Major tobacco companies say the U.S. government has gone too far with the new warning labels it is requiring them to attach to every pack of cigarette, and they're fighting back.

The U.S. Food and Drug Administration's latest demand is for graphic labels that include a picture of a sewn-up corpse and sickly-looking diseased lungs with the bleak warning: "Smoking can kill you" and "Cigarettes cause fatal lung disease."

And the labels must take up the entire top half of both sides of every pack of cigarettes, amounting to 20 per cent of the entire packaging, according to the new FDA rules.

The cigarette companies -- four of the five largest in the U.S. are involved in the suit -- say the warnings violate their right to free speech, and are excessively punitive.

"Never before in the United States have producers of a lawful product been required to use their own packaging and advertising to convey an emotionally-charged government message urging adult consumers to shun their products," the suit states.

The action was filed in a federal court in Washington on Tuesday.

The companies also say the new requirements will cost them millions to implement and go well beyond simply stating a message about the adverse health effects of smoking.

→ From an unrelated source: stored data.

==> src/design/ir90_seq.sv <==
// Address sequencer: source write counters and rotated read walk over the store.
module ir90_seq #(
  parameter int MAX_WIDTH  = ir90_pkg::DEF_MAX_WIDTH,
  parameter int MAX_HEIGHT = ir90_pkg::DEF_MAX_HEIGHT,
  parameter int PIXEL_BITS = ir90_pkg::DEF_PIXEL_BITS
) (
  input  logic                                                  clk,
  input  logic                                                  rst_n,
  input  logic [$clog2(MAX_WIDTH+1)-1:0]                        eff_w,
  input  logic [$clog2(MAX_HEIGHT+1)-1:0]                       eff_h,
  input  logic                                                  rearm,
  input  logic                                                  acc,
  input  logic                                                  mode,
  input  logic [ir90_pkg::PIX_W-1:0]                            pixel_in,
  output logic                                                  ram_we,
  output logic [ir90_pkg::idx_bits(MAX_WIDTH*MAX_HEIGHT)-1:0]   ram_waddr,
  output logic [PIXEL_BITS-1:0]                                 ram_wdata,
  output logic                                                  ram_re,
  output logic [ir90_pkg::idx_bits(MAX_WIDTH*MAX_HEIGHT)-1:0]   ram_raddr,
  output ir90_pkg::res_t                                        res
);
  import ir90_pkg::*;

  localparam int WW = $clog2(MAX_WIDTH + 1);
  localparam int HW = $clog2(MAX_HEIGHT + 1);
  localparam int CW = idx_bits(MAX_WIDTH);
  localparam int RW = idx_bits(MAX_HEIGHT);
  localparam int AW = idx_bits(MAX_WIDTH * MAX_HEIGHT);

  // Write side: column within row, row count (eff_h means full), linear address
  logic [CW-1:0] wcol_r, wcol_nxt;
  logic [HW-1:0] wrow_r, wrow_nxt;
  logic [AW-1:0] waddr_r, waddr_nxt;
  // Read side: rotated row/col, start of the current source column, address
  logic [CW-1:0] rrow_r, rrow_nxt;
  logic [RW-1:0] rcol_r, rcol_nxt;
  logic [AW-1:0] cstart_r, cstart_nxt;
  logic [AW-1:0] raddr_r, raddr_nxt;

  logic full, wcol_end, rcol_end, rrow_end;

  assign full     = (wrow_r == eff_h);
  assign wcol_end = (WW'(wcol_r) == eff_w - WW'(1));
  assign rcol_end = (HW'(rcol_r) == eff_h - HW'(1));
  assign rrow_end = (WW'(rrow_r) == eff_w - WW'(1));

  assign ram_waddr = waddr_r;
  assign ram_wdata = PIXEL_BITS'(pixel_in);
  assign ram_raddr = raddr_r;

  // Next-state and result decode for the accepted word
  always_comb begin
    wcol_nxt   = wcol_r;
    wrow_nxt   = wrow_r;
    waddr_nxt  = waddr_r;
    rrow_nxt   = rrow_r;
    rcol_nxt   = rcol_r;
    cstart_nxt = cstart_r;
    raddr_nxt  = raddr_r;
    ram_we     = 1'b0;
    ram_re     = 1'b0;
    res        = '0;

    if (acc) begin
      if (!mode) begin
        if (!full) begin
          // store, and remember each row start: the last one is where reading begins
          ram_we    = 1'b1;
          waddr_nxt = waddr_r + AW'(1);
          if (wcol_r == '0) begin
            cstart_nxt = waddr_r;
            raddr_nxt  = waddr_r;
          end
          if (wcol_end) begin
            wcol_nxt = '0;
            wrow_nxt = wrow_r + HW'(1);
          end else begin
            wcol_nxt = wcol_r + CW'(1);
          end
        end else begin
          res.has_res = 1'b1;
          res.status  = ST_DROPPED;
        end
      end else if (!full) begin
        res.has_res = 1'b1;
        res.status  = ST_NOT_LOADED;
      end else begin
        // emit: walk up the source column, then step to the next column
        ram_re      = 1'b1;
        res.has_res = 1'b1;
        res.status  = ST_OK;
        res.row     = COORD_W'(rrow_r);
        res.col     = COORD_W'(rcol_r);
        if (rcol_end) begin
          rcol_nxt = '0;
          if (rrow_end) begin
            res.last  = 1'b1;
            wcol_nxt  = '0;
            wrow_nxt  = '0;
            waddr_nxt = '0;
            rrow_nxt  = '0;
          end else begin
            rrow_nxt   = rrow_r + CW'(1);
            cstart_nxt = cstart_r + AW'(1);
            raddr_nxt  = cstart_r + AW'(1);
          end
        end else begin
          rcol_nxt  = rcol_r + RW'(1);
          raddr_nxt = raddr_r - AW'(eff_w);
        end
      end
    end

    // register write restarts the frame
    if (rearm) begin
      wcol_nxt  = '0;
      wrow_nxt  = '0;
      waddr_nxt = '0;
      rrow_nxt  = '0;
      rcol_nxt  = '0;
    end
  end

  always_ff @(posedge clk) begin
    if (!rst_n) begin
      wcol_r  <= '0;
      wrow_r  <= '0;
      waddr_r <= '0;
      rrow_r  <= '0;
      rcol_r  <= '0;
    end else begin
      wcol_r  <= wcol_nxt;
      wrow_r  <= wrow_nxt;
      waddr_r <= waddr_nxt;
      rrow_r  <= rrow_nxt;
      rcol_r  <= rcol_nxt;
    end
  end

  // Read addresses are loaded while storing, before any read uses them
  always_ff @(posedge clk) begin
    cstart_r <= cstart_nxt;
    raddr_r  <= raddr_nxt;
  end
endmodule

It isn't fair, the suit alleged, that the government is now forcing the companies to feature government anti-smoking advocacy more prominently than their own branding.

R.J. Reynolds Tobacco Co., Lorillard Tobacco Co., Commonwealth Brands Inc., Liggett Group LLC and Santa Fe Natural Tobacco Company Inc. are all involved in the suit.

The owners of Philip Morris USA, the largest cigarette maker in the U.S., are not involved in the suit.

The sewn-up corpse and diseased lung are just two of nine warning labels that tobacco companies will be required to print on their packaging, along with the dire warnings and a phone number for a stop-smoking hotline.

They were defended in June as frank and honest warnings about the dangers of smoking by U.S. Health and Human Services Secretary Kathleen Sebelius.

The tobacco makers complain the warning labels are unnecessarily emotional, and the photos have been manipulated to emphasize the government's point. They claim the 'corpse' with its chest apparently sewn up is actually an actor, and the image of the yellow and black lung looks worse because the so-called healthy lung has been cleaned up to enhance the contrast.

The FDA has not commented publicly on the lawsuit as it is pending litigation.

Canada's requirements for tobacco companies are more strident than those in the U.S. Under current laws, cigarette packages are required to have a health warning that takes up 50 per cent of both the back and front of the package, in both French and English.

They must also include a warning label on the inside of the package, and must avoid the use of the terms "light" and "mild" from their packaging.

In addition, the amount of tar, nicotine, carbon monoxide, formaldehyde, hydrogen cyanide and benzene emission must be clearly listed on the package.